At this church, people with and without disabilities both worship and lead.

“God loves you so much. No matter what you have done or not done. God loves everybody else too, including the people who make you mad. God’s love is unconditional.” As a hand-drawn picture of a heart flashed up on the computer screen, I realized that these were the words I needed to hear. The speaker reminded the 25 people gathered online that we all have gifts to share and that “we just are gifts to each other, just as we are.” As the picture of a wrapped present faded away and a picture of a butterfly appeared, the speaker continued, “but we remember God’s power of transformation, that us and our world are all being transformed just like a butterfly does, so no matter where we find ourselves now, we know God is still with us and making us and all things new.”

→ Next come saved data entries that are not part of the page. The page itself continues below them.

==> src/rtl/stage4_mem.sv <==
// Pipeline stage 4 (MEM): holds one instruction, collects the data-SRAM load
// response, aligns/extends it and hands the result to WB and the ID bypass.
module stage4_mem #(
  parameter int unsigned SB_W = 118
) (
  input  logic                 clk,
  input  logic                 reset,
  input  logic                 es_to_ms_valid,
  output logic                 ms_allow_in,
  input  logic [31:0]          es_pc,
  input  logic [31:0]          es_result,
  input  logic [4:0]           es_dest,
  input  logic                 es_gr_we,
  input  logic [2:0]           es_ld_op,
  input  logic                 es_req_issued,
  input  logic [SB_W-1:0]      es_sb,
  input  logic                 data_sram_data_ok,
  input  logic [31:0]          data_sram_rdata,
  input  logic                 ws_allow_in,
  input  logic                 wb_flush,
  output logic                 ms_to_ws_valid,
  output logic [70+SB_W-1:0]   ms_to_ws_bus,
  output logic                 ms_fwd_we,
  output logic [4:0]           ms_fwd_dest,
  output logic [31:0]          ms_fwd_data,
  output logic                 ms_ld_pending
);

  typedef enum logic [2:0] {
    LD_NONE = 3'b000,
    LD_B    = 3'b001,
    LD_H    = 3'b010,
    LD_W    = 3'b011,
    LD_BU   = 3'b101,
    LD_HU   = 3'b110
  } ld_op_e;

  logic              ms_valid_q, ms_valid_d;
  logic [31:0]       pc_q, pc_d;
  logic [31:0]       result_q, result_d;
  logic [4:0]        dest_q, dest_d;
  logic              gr_we_q, gr_we_d;
  logic [2:0]        ld_op_q, ld_op_d;
  logic              req_issued_q, req_issued_d;
  logic [SB_W-1:0]   sb_q, sb_d;
  logic              buf_valid_q, buf_valid_d;
  logic [31:0]       buf_q, buf_d;
  logic [1:0]        discard_q, discard_d;

  logic              is_load;
  logic              ld_wait;
  logic              data_ok_live;
  logic              ready_go;
  logic              capture;
  logic [31:0]       sel_data;
  logic [31:0]       byte_sh;
  logic [31:0]       half_sh;
  logic [31:0]       load_data;
  logic [31:0]       final_result;
  logic              pend_mem;
  logic              pend_ex;
  logic              discard_dec;
  logic [2:0]        discard_sum;

  assign is_load      = (ld_op_q != LD_NONE);
  assign ld_wait      = ms_valid_q & req_issued_q & is_load;
  // Responses owed to cancelled loads are swallowed while the discard count is non-zero.
  assign data_ok_live = data_sram_data_ok & (discard_q == 2'd0);
  assign ready_go     = ~ld_wait | buf_valid_q | data_ok_live;
  assign ms_allow_in  = ~ms_valid_q | (ready_go & ws_allow_in);
  assign capture      = ms_allow_in & es_to_ms_valid;

  assign ms_to_ws_valid = ms_valid_q & ready_go & ~wb_flush;

  assign sel_data = buf_valid_q ? buf_q : data_sram_rdata;
  assign byte_sh  = sel_data >> {result_q[1:0], 3'b000};
  assign half_sh  = sel_data >> {result_q[1], 4'b0000};

  always_comb begin
    load_data = sel_data;
    case (ld_op_q)
      LD_B:    load_data = {{24{byte_sh[7]}}, byte_sh[7:0]};
      LD_H:    load_data = {{16{half_sh[15]}}, half_sh[15:0]};
      LD_BU:   load_data = {24'd0, byte_sh[7:0]};
      LD_HU:   load_data = {16'd0, half_sh[15:0]};
      default: load_data = sel_data;
    endcase
  end

  assign final_result = (is_load & req_issued_q) ? load_data : result_q;

  assign ms_to_ws_bus  = {sb_q, final_result, dest_q, gr_we_q, pc_q};
  assign ms_fwd_we     = ms_valid_q & gr_we_q;
  assign ms_fwd_dest   = dest_q;
  assign ms_fwd_data   = final_result;
  assign ms_ld_pending = ms_valid_q & is_load & ~ready_go;

  // A flush cancels the waiting MEM load (unless its data arrives this very
  // cycle) and any request EX issued this cycle; each leaves one response to drop.
  assign pend_mem    = wb_flush & ld_wait & ~buf_valid_q & ~data_ok_live;
  assign pend_ex     = wb_flush & es_req_issued & es_to_ms_valid;
  assign discard_dec = data_sram_data_ok & (discard_q != 2'd0);
  assign discard_sum = {1'b0, discard_q} + {2'b00, pend_mem} + {2'b00, pend_ex}
                       - {2'b00, discard_dec};

  always_comb begin
    ms_valid_d   = ms_valid_q;
    pc_d         = pc_q;
    result_d     = result_q;
    dest_d       = dest_q;
    gr_we_d      = gr_we_q;
    ld_op_d      = ld_op_q;
    req_issued_d = req_issued_q;
    sb_d         = sb_q;
    buf_valid_d  = buf_valid_q;
    buf_d        = buf_q;
    discard_d    = (discard_sum > 3'd3) ? 2'd3 : discard_sum[1:0];

    if (ms_allow_in) begin
      ms_valid_d  = es_to_ms_valid;
      buf_valid_d = 1'b0;
    end
    if (capture) begin
      pc_d         = es_pc;
      result_d     = es_result;
      dest_d       = es_dest;
      gr_we_d      = es_gr_we;
      ld_op_d      = es_ld_op;
      req_issued_d = es_req_issued;
      sb_d         = es_sb;
    end

    if (ld_wait & ~buf_valid_q & data_ok_live & ~ws_allow_in) begin
      buf_d       = data_sram_rdata;
      buf_valid_d = 1'b1;
    end

    if (wb_flush) begin
      ms_valid_d  = 1'b0;
      buf_valid_d = 1'b0;
    end
  end

  always_ff @(posedge clk or posedge reset) begin
    if (reset) begin
      ms_valid_q   <= 1'b0;
      pc_q         <= '0;
      result_q     <= '0;
      dest_q       <= '0;
      gr_we_q      <= 1'b0;
      ld_op_q      <= '0;
      req_issued_q <= 1'b0;
      sb_q         <= '0;
      buf_valid_q  <= 1'b0;
      buf_q        <= '0;
      discard_q    <= '0;
    end else begin
      ms_valid_q   <= ms_valid_d;
      pc_q         <= pc_d;
      result_q     <= result_d;
      dest_q       <= dest_d;
      gr_we_q      <= gr_we_d;
      ld_op_q      <= ld_op_d;
      req_issued_q <= req_issued_d;
      sb_q         <= sb_d;
      buf_valid_q  <= buf_valid_d;
      buf_q        <= buf_d;
      discard_q    <= discard_d;
    end
  end

endmodule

Each week at Beloved Everybody Church, these three symbols—a heart, a gift, and a butterfly—are used at the beginning of the service to remind the congregation of the community’s values. The Los Angeles church is intentionally ability inclusive: people with and without intellectual, developmental, or other disabilities worship there together. When I joined an online service from my home in Vancouver, British Columbia, 1,200 miles away, I expected to be there as an observer. Instead I was generously ministered to.

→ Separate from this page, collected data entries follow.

File: src/rtl/irq_pkg.sv
// Shared types and constants for the interrupt controller slice.
package irq_pkg;

    localparam int          N_IRQ_MAX           = 32;
    localparam logic [31:0] MCAUSE_BASE_DEFAULT = 32'h8000_0010;

    typedef enum logic [1:0] {
        IDLE,
        BUSY,
        FIN
    } irq_state_t;

endpackage

File: src/rtl/rr_arbiter.sv
// Combinational round-robin arbiter: picks the first request above ptr, wrapping.
module rr_arbiter #(
    parameter int N  = 32,
    parameter int IW = (N > 1) ? $clog2(N) : 1
) (
    input  logic [N-1:0]  req,
    input  logic [IW-1:0] ptr,
    output logic          gnt_valid,
    output logic [IW-1:0] gnt_idx
);

    logic [N-1:0]   upper;
    logic [2*N-1:0] dbl;

    always_comb begin
        upper = '0;
        for (int i = 0; i < N; i++) begin
            upper[i] = req[i] && (i > int'(ptr));
        end
    end

    // Low half holds only requests above ptr, so it wins; high half is the wrapped copy.
    assign dbl = {req, upper};

    always_comb begin
        gnt_valid = 1'b0;
        gnt_idx   = '0;
        for (int i = 2*N-1; i >= 0; i--) begin
            if (dbl[i]) begin
                gnt_valid = 1'b1;
                gnt_idx   = IW'((i >= N) ? i - N : i);
            end
        end
    end

endmodule

File: src/rtl/irq_ctrl.sv
// Interrupt controller: masks level requests, arbitrates round-robin, holds one
// interrupt toward the core until mret, then pulses finish to the serviced device.
module irq_ctrl
    import irq_pkg::*;
#(
    parameter int          N_IRQ       = 32,
    parameter logic [31:0] MCAUSE_BASE = MCAUSE_BASE_DEFAULT
) (
    input  logic             clk_i,
    input  logic             rst_i,
    input  logic [N_IRQ-1:0] int_req_i,
    input  logic [N_IRQ-1:0] mie_i,
    input  logic             int_rst_i,
    output logic             int_o,
    output logic [31:0]      mcause_o,
    output logic [N_IRQ-1:0] int_fin_o,
    output logic             error_o
);

    localparam int IW = (N_IRQ > 1) ? $clog2(N_IRQ) : 1;

    irq_state_t       state, state_n;
    logic [IW-1:0]    ptr, ptr_n;
    logic [IW-1:0]    idx, idx_n;
    logic             int_n;
    logic [31:0]      mcause_n;
    logic [N_IRQ-1:0] fin_n;
    logic             err_n;
    logic [N_IRQ-1:0] pending;
    logic             gnt_valid;
    logic [IW-1:0]    gnt_idx;

    assign pending = int_req_i & mie_i;

    rr_arbiter #(.N(N_IRQ), .IW(IW)) u_arb (
        .req       (pending),
        .ptr       (ptr),
        .gnt_valid (gnt_valid),
        .gnt_idx   (gnt_idx)
    );

    always_ff @(posedge clk_i) begin
        if (rst_i) begin
            state     <= IDLE;
            ptr       <= IW'(N_IRQ - 1);
            idx       <= '0;
            int_o     <= 1'b0;
            mcause_o  <= '0;
            int_fin_o <= '0;
            error_o   <= 1'b0;
        end else begin
            state     <= state_n;
            ptr       <= ptr_n;
            idx       <= idx_n;
            int_o     <= int_n;
            mcause_o  <= mcause_n;
            int_fin_o <= fin_n;
            error_o   <= err_n;
        end
    end

    // mret outside BUSY is a protocol violation and latches the sticky error.
    always_comb begin
        state_n  = state;
        ptr_n    = ptr;
        idx_n    = idx;
        int_n    = int_o;
        mcause_n = mcause_o;
        fin_n    = '0;
        err_n    = error_o;
        case (state)
            IDLE: begin
                if (int_rst_i) err_n = 1'b1;
                if (gnt_valid) begin
                    state_n  = BUSY;
                    idx_n    = gnt_idx;
                    int_n    = 1'b1;
                    mcause_n = MCAUSE_BASE + 32'(gnt_idx);
                end
            end
            BUSY: begin
                if (int_rst_i) begin
                    state_n = FIN;
                    int_n   = 1'b0;
                    fin_n   = N_IRQ'(1) << idx;
                    ptr_n   = idx;
                end
            end
            FIN: begin
                if (int_rst_i) err_n = 1'b1;
                state_n = IDLE;
            end
            default: state_n = IDLE;
        endcase
    end

endmodule
File: config.mk
export PLATFORM = sky130hd
export DESIGN_NAME = irq_ctrl
export DESIGN_NICKNAME = d
export VERILOG_FILES = /design/src/rtl/irq_pkg.sv /design/src/rtl/rr_arbiter.sv /design/src/rtl/irq_ctrl.sv
export SDC_FILE = /design/constraint.sdc
export NUM_CORES = 1
export LEC_CHECK = 0
export ABC_CLOCK_PERIOD_IN_PS = 2900
export CORE_MARGIN = 1
export CORE_UTILIZATION = 42
export DETAILED_ROUTE_END_ITERATION = 6
export PLACE_DENSITY_LB_ADDON = 0.25
export SYNTH_ARGS = -nofsm -noshare
export SYNTH_HDL_FRONTEND = slang
export SYNTH_SLANG_ARGS = --single-unit
export TNS_END_PERCENT = 20
File: constraint.sdc
create_clock -name clk_i -period 2.9 [get_ports clk_i]
set_input_delay 0.58 -clock clk_i [delete_from_list [all_inputs] [get_ports clk_i]]
set_output_delay 0.58 -clock clk_i [all_outputs]
set_load 0.02 [all_outputs]
==> flow_metrics.tcl, run 1 <==
set metrics [dict create \
    timing.rr.start "ptr[1]$_SDFFE_PP1P_" \
    rrSetupSlack_ns 0.39 \
    numClockSinks 48 \
    grt_use_met2_pct 49.1 \
    r2r_cells 8 \
    post-route-util_pct 65.6 \
    synth.mux.area_fraction_pct 1.67 \
    synth_compound_area_share_pct 27.3 \
    maxCapViolCount 0 \
    post_cts_buffers 0 \
    fin_ws_ns 0.173 \
    period_needed_ns 2.73 \
    crit_arrival_ns 2.96 \
    netlist.area_leader.share_pct 32.1 \
    grt_busiest_layer "met2" \
    finalSetupViolCount 0 \
    worstPathRequired_ns 3.13 \
    drtIter0Drc 275 \
    fill_cells 636 \
    vias 3530 \
    ys_types 61 \
    pwr_density_cell_nw_per_um2 418 \
    gp_congestion 0.958 \
    synthAdderAreaFrac_pct 0.668 \
    yosysSeqAreaShare_pct 32.1 \
    synth_xor_area_share_pct 0 \
    num-nets-final 610 \
    status "finished, final reports clean" \
    min_delay_path_depth 2 \
    totalWireLength_um 10200 \
    areaGrowthSynthToFinish_pct 49.7 \
    grt_util_met1_pct 35.8 \
    worstSetupPathType "in2reg" \
    startpoint "mie_i[23]" \
    worst_pin_slew_ns 0.541 \
    diodes 0 \
    clkLatencyLatePin_ns 0.30 \
    seq_area_um2 961 \
    numCtsBuffers 5 \
    yosysWarnings 0 \
    cp-end-kind "flip-flop" \
    path_clk_slew_ns 0.09 \
    grt_usage_pct 27.9 \
    first_pass_iters 5 \
    drc 0 \
    dpl_worst_slack_ns -0.0867 \
    cts_tree "built" \
    viasPerCell 5.52 \
    hold_path_end "mcause_o[31]$_SDFFE_PP0P_" \
    synth_edf_count 0 \
    pin_count 133 \
    syn-cell-area_um2 3000 \
    drive_above_1_share_pct 12.1 \
    drtAntennaViolNets 0 \
    cts.path.max_buffers 2 \
    die_h_um 86.5 \
    core_um2 6830 \
    slew_viol_final 0 \
    design_area_um2 4480 \
    synth-seq-cells 48 \
    slew_headroom_pct 63.7 \
    core.rowCount 30 \
    met3_usage_pct 5.43 \
    port_buffers 107 \
    die_area_um2 7470 \
    start_kind "input port" \
    start_util_pct 43.8 \
    r2r-end "mcause_o[4]$_SDFFE_PP0P_" \
    grt-ovfl-total 0 \
    min_from "mcause_o[31]$_SDFFE_PP0P_" \
    routedWlPerCell_um 15.9 \
    synth-simple-area-share_pct 28.6 \
    hp-class "reg2reg" \
    grt_pass1_vias 3326 \
    antenna_found_initial 0 \
    final_cell_mix "107 x clkdlybuf4s50_1, 60 x nor2_1, 59 x nand2_1" \
    synthesis.instances 400 \
    ctsResizeCount 0 \
    htreeDepth 2 \
    synth_top_family_by_area "simple AND/OR/NAND/NOR gates" \
    yosysTopAreaCell "dfxtp_1" \
    grt_first_pass_wirelength_um 16200 \
    synth_async_sr_flop_share_pct 0 \
    syn-mean-instance-area_um2 7.49 \
    root_buffer "clkbuf_8" \
    p_leak_nw 1.83 \
    skew_ns 0.00475 \
    period_share_pct 94.1 \
    place_hpwl_um 8370 \
    hold_violations 0 \
    grt_max_degree 18 \
    final_common_cell "clkdlybuf4s50_1" \
    die_w_um 86.5 \
    whs_ns 0.470 \
    synth_flop_cell "dfxtp_1" \
    multi_input_area_um2 1840 \
    yosys-top-cells-area "dfxtp_1 32%, nor2_1 7.5%, nand2_1 7.4%" \
    rsz0062_at_grt "no" \
    ir_drop_v 0.000260 \
    placed_cell_area_um2 4360 \
    final.setup.tns_ns 0 \
    postCtsHoldBufs 0 \
    crit_fanout 3 \
    clock.fmax_mhz 367 \
]
[final cells by class]
cell class,instances,area share (%)
Multi-Input combinational cell,329,41.0
Tap cell,96,2.68
Clock buffer,6,1.84
Sequential cell,48,21.4
Clock inverter,2,0.865
Inverter,5,0.419
Timing Repair Buffer,154,31.8
[flip-flops by register name (all words and copies together), names as in the netlist]
register and flops:
ptr 5, mcause_o 3, state 2, int_o 1, int_fin_o 32, error_o 1, idx 4
[through the flow]
| step | instances | total power [mW] |
|---|---|---|
| finish | 640 | 1.87 |
| floorplan | 424 | 1.10 |
| CTS | 640 | 1.87 |
| global route | 640 | 1.96 |
| detailed placement | 632 | 1.37 |
| global placement | 632 | 1.36 |
[synthesized netlist by cell type, types with 6 or more instances]
cell      number
o21ai_0        9
nor3_1         7
a21oi_1       25
nand3_1       17
buf_2          7
nand2_1       59
dfxtp_1       48
a22oi_1       15
a211oi_1       6
and2_1         8
a22o_1         6
nor2_1        60
nand4_1        6
buf_4         25
[worst max-delay path, cell delays in order]
cell	delay, ns
clkdlybuf4s50_1	0.52
nand2_1	0.10
maj3_1	0.35
a311oi_1	0.39
buf_4	0.18
a21oi_1	0.04
a2111oi_0	0.42
nand3_1	0.20
a21oi_1	0.18
[report_power, final]
part           internal (mW)  switching (mW)  leakage [nW]  total [mW]
Clock                  0.282           0.222        0.0614       0.504
Combinational          0.296           0.338          1.38       0.635
Sequential             0.688          0.0472         0.390       0.736
Total                   1.27           0.608          1.83        1.87
[worst max-delay path by stage]
stage	depth (start not counted)	slack, ns	end
5_1_grt	9	0.11	idx[0]$_SDFFE_PP0P_
3_5_place_dp	9	-0.09	idx[1]$_SDFFE_PP0P_
6_report	9	0.17	idx[0]$_SDFFE_PP0P_
2_1_floorplan	8	0.45	idx[1]$_SDFFE_PP0P_
3_3_place_gp	9	-0.04	idx[1]$_SDFFE_PP0P_
4_1_cts	9	0.22	idx[1]$_SDFFE_PP0P_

Bethany McKinney Fox, the church’s organizing pastor, stands out for her inclusive and integrated approach to worship. Bethany, who does not have a disability, has long had a passion for the inclusion of those who do. In high school, she formed a meaningful friendship with a student with physical and intellectual disabilities. She served as a longtime volunteer in a L’Arche community, a home in which people with and without disabilities share life together. She was a special education teacher. She has a PhD in Christian ethics, focusing on disability, healing, and the Gospels; she also worked for Fuller Theological Seminary as director of its disability services office. She and her spouse, Michael, are preparing to open their home to a person with an intellectual disability.

For all her credentials and achievements, Bethany says she “just really likes being friends with people with diverse abilities and disabilities.” It shows. She is clearly loved by those who participate in Beloved Everybody’s activities, and she joins them in many areas of their lives, not just for Sunday worship.

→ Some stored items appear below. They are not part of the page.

### src/rtl/bp_update_scheduler_if.sv
// Commit-to-predictor update bus for bp_update_scheduler: commit-side push ports and
// predictor-side drain port, plus the starvation and occupancy status outputs.
interface bp_update_scheduler_if #(
    parameter int INSTR_COUNT = 2,
    parameter int DEPTH       = 8,
    parameter int UPD_BITS    = 72
);
    logic [INSTR_COUNT-1:0]          in_valid;
    logic [INSTR_COUNT*UPD_BITS-1:0] in_upd;
    logic                            in_ready;
    logic                            upd_valid;
    logic [UPD_BITS-1:0]             upd_data;
    logic                            upd_ready;
    logic                            force_prio;
    logic [$clog2(DEPTH+1)-1:0]      occupancy;

    // The commit side and the predictor model drive this end.
    modport master (
        output in_valid,
        output in_upd,
        output upd_ready,
        input  in_ready,
        input  upd_valid,
        input  upd_data,
        input  force_prio,
        input  occupancy
    );

    // The scheduler itself.
    modport slave (
        input  in_valid,
        input  in_upd,
        input  upd_ready,
        output in_ready,
        output upd_valid,
        output upd_data,
        output force_prio,
        output occupancy
    );
endinterface

### src/rtl/bp_update_scheduler.sv
// Buffers committed branch-predictor updates (up to two per cycle) in an in-order FIFO
// and drains one per cycle into the predictor write port, flagging write-port starvation.
module bp_update_scheduler #(
    parameter int INSTR_COUNT  = 2,
    parameter int DEPTH        = 8,
    parameter int UPD_BITS     = 72,
    parameter int STARVE_LIMIT = 4
) (
    input  logic                 clk,
    input  logic                 rst_n,
    bp_update_scheduler_if.slave bus
);
    localparam int PTR_W = $clog2(DEPTH);
    localparam int CNT_W = $clog2(DEPTH + 1);
    localparam int ST_W  = $clog2(STARVE_LIMIT + 1);
    localparam int VJ    = UPD_BITS - 1;

    logic [UPD_BITS-1:0] mem [DEPTH];
    logic [PTR_W-1:0]    wr_ptr;
    logic [PTR_W-1:0]    rd_ptr;
    logic [CNT_W-1:0]    count;
    logic [ST_W-1:0]     starve_cnt;

    logic [UPD_BITS-1:0]    rec  [INSTR_COUNT];
    logic [INSTR_COUNT-1:0] push;
    logic [1:0]             push_cnt;
    logic [PTR_W-1:0]       wr_addr1;
    logic                   in_ready_int;
    logic                   not_empty;
    logic                   pop;
    logic [CNT_W-1:0]       count_next;

    // Only two commit ports are supported; the loop just unpacks the flat bus.
    always_comb begin
        for (int i = 0; i < INSTR_COUNT; i++) begin
            rec[i] = bus.in_upd[i*UPD_BITS +: UPD_BITS];
        end
    end

    // Space for a full pair is required so both ports can be accepted together.
    assign in_ready_int = (count <= CNT_W'(DEPTH - 2));
    assign not_empty    = (count != '0);
    assign pop          = not_empty & bus.upd_ready;

    always_comb begin
        push = '0;
        for (int i = 0; i < INSTR_COUNT; i++) begin
            push[i] = bus.in_valid[i] & in_ready_int & rec[i][VJ];
        end
    end

    assign push_cnt   = {1'b0, push[0]} + {1'b0, push[1]};
    assign wr_addr1   = push[0] ? (wr_ptr + PTR_W'(1)) : wr_ptr;
    assign count_next = count + CNT_W'(push_cnt) - CNT_W'(pop);

    // NOTE: the storage array has no reset; upd_data is gated by not_empty, so stale
    // contents are never visible and reset only needs to clear pointers and count.
    always_ff @(posedge clk) begin
        if (push[0]) mem[wr_ptr]   <= rec[0];
        if (push[1]) mem[wr_addr1] <= rec[1];
    end

    always_ff @(posedge clk or negedge rst_n) begin
        if (!rst_n) begin
            wr_ptr <= '0;
            rd_ptr <= '0;
            count  <= '0;
        end else begin
            wr_ptr <= wr_ptr + PTR_W'(push_cnt);
            if (pop) rd_ptr <= rd_ptr + PTR_W'(1);
            count  <= count_next;
        end
    end

    // Counts consecutive blocked cycles with a head present, saturating at the limit.
    always_ff @(posedge clk or negedge rst_n) begin
        if (!rst_n) begin
            starve_cnt <= '0;
        end else if (pop || !not_empty) begin
            starve_cnt <= '0;
        end else if (!bus.upd_ready && (starve_cnt != ST_W'(STARVE_LIMIT))) begin
            starve_cnt <= starve_cnt + ST_W'(1);
        end
    end

    assign bus.in_ready   = in_ready_int;
    assign bus.upd_valid  = not_empty;
    assign bus.upd_data   = not_empty ? mem[rd_ptr] : '0;
    assign bus.force_prio = (starve_cnt == ST_W'(STARVE_LIMIT));
    assign bus.occupancy  = count;
endmodule

### src/flat_wrapper.sv
// flat-port wrapper written by rule: the top's interface ports become plain ports
module bp_update_scheduler_flat 
#(
    parameter int INSTR_COUNT  = 2,
    parameter int DEPTH        = 8,
    parameter int UPD_BITS     = 72,
    parameter int STARVE_LIMIT = 4
)
  (clk, rst_n, bus_in_valid, bus_in_upd, bus_upd_ready, bus_in_ready, bus_upd_valid, bus_upd_data, bus_force_prio, bus_occupancy);
  bp_update_scheduler_if #(.INSTR_COUNT(INSTR_COUNT), .DEPTH(DEPTH), .UPD_BITS(UPD_BITS)) bus_i ();
  input  logic clk;
  input  logic rst_n;
  input wire logic [$bits(bus_i.in_valid)-1:0] bus_in_valid;
  input wire logic [$bits(bus_i.in_upd)-1:0] bus_in_upd;
  input wire logic [$bits(bus_i.upd_ready)-1:0] bus_upd_ready;
  output wire logic [$bits(bus_i.in_ready)-1:0] bus_in_ready;
  output wire logic [$bits(bus_i.upd_valid)-1:0] bus_upd_valid;
  output wire logic [$bits(bus_i.upd_data)-1:0] bus_upd_data;
  output wire logic [$bits(bus_i.force_prio)-1:0] bus_force_prio;
  output wire logic [$bits(bus_i.occupancy)-1:0] bus_occupancy;
  assign bus_i.in_valid = bus_in_valid;
  assign bus_i.in_upd = bus_in_upd;
  assign bus_i.upd_ready = bus_upd_ready;
  assign bus_in_ready = bus_i.in_ready;
  assign bus_upd_valid = bus_i.upd_valid;
  assign bus_upd_data = bus_i.upd_data;
  assign bus_force_prio = bus_i.force_prio;
  assign bus_occupancy = bus_i.occupancy;
  bp_update_scheduler #(.INSTR_COUNT(INSTR_COUNT), .DEPTH(DEPTH), .UPD_BITS(UPD_BITS), .STARVE_LIMIT(STARVE_LIMIT)) u_core (.clk(clk), .rst_n(rst_n), .bus(bus_i));
endmodule
### config.mk
export PLATFORM = sky130hd
export DESIGN_NAME = bp_update_scheduler_flat
export DESIGN_NICKNAME = d
export VERILOG_FILES = /design/src/rtl/bp_update_scheduler_if.sv /design/src/rtl/bp_update_scheduler.sv /design/src/flat_wrapper.sv
export SDC_FILE = /design/constraint.sdc
export NUM_CORES = 1
export LEC_CHECK = 0
export BUFFER_PORTS_ARGS = -buffer_cell sky130_fd_sc_hd__buf_2
export CAP_MARGIN = 25
export CELL_PAD_IN_SITES_DETAIL_PLACEMENT = 1
export CELL_PAD_IN_SITES_GLOBAL_PLACEMENT = 2
export CORE_ASPECT_RATIO = 2
export CORE_MARGIN = 1
export CORE_UTILIZATION = 40
export CTS_BUF_LIST = sky130_fd_sc_hd__clkbuf_4 sky130_fd_sc_hd__clkbuf_8 sky130_fd_sc_hd__clkbuf_16
export DETAILED_ROUTE_END_ITERATION = 8
export GPL_ROUTABILITY_DRIVEN = 0
export PLACE_DENSITY = 0.76
export REMOVE_ABC_BUFFERS = 1
export SLEW_MARGIN = 20
export SYNTH_ARGS = -nofsm -noshare
export SYNTH_HDL_FRONTEND = slang
export SYNTH_SLANG_ARGS = --single-unit
export TNS_END_PERCENT = 1
### constraint.sdc
create_clock -name clk -period 6.1 [get_ports clk]
set_clock_uncertainty 0.05 [all_clocks]
set_input_delay 0.305 -clock clk [delete_from_list [all_inputs] [get_ports clk]]
set_output_delay 0.305 -clock clk [all_outputs]
set_load 0.1 [all_outputs]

Everything at the church—from the style of worship to the way leadership functions—is designed for people with and without disabilities to join together in community. This structure presents an alternative view of the body of Christ, one that is perhaps closer to Paul’s original description, in which “the members of the body that seem to be weaker are indispens­able, and those members of the body that we think less honorable we clothe with greater honor, and our less respectable members are treated with greater respect” (1 Cor. 12:21–23).

Started in 2017, Beloved Everybody is still growing into its rhythms and rituals. After a time of meeting monthly for worship, it began meeting weekly in March 2020—just in time for the pandemic. Bethany has had to reimagine what an ability-inclusive church looks like right now while also continuing the work of starting a church from scratch. Beloved Everybody does not have the benefit of a previously gathered group of people with deep pockets and long-term support.

However, Bethany sees the church’s status as a start-up as a positive thing. “We don’t have to push against the way that it has always been,” she says. “We have freedom to experiment and to have those experiments sometimes not work out.” As a part of both the Presbyterian Church (USA)’s 1001 New Worshiping Communities program and the local church-planting network Cyclical LA, Beloved Everybody has received monetary support to establish themselves—and  Bethany has a network of other church starters to learn from.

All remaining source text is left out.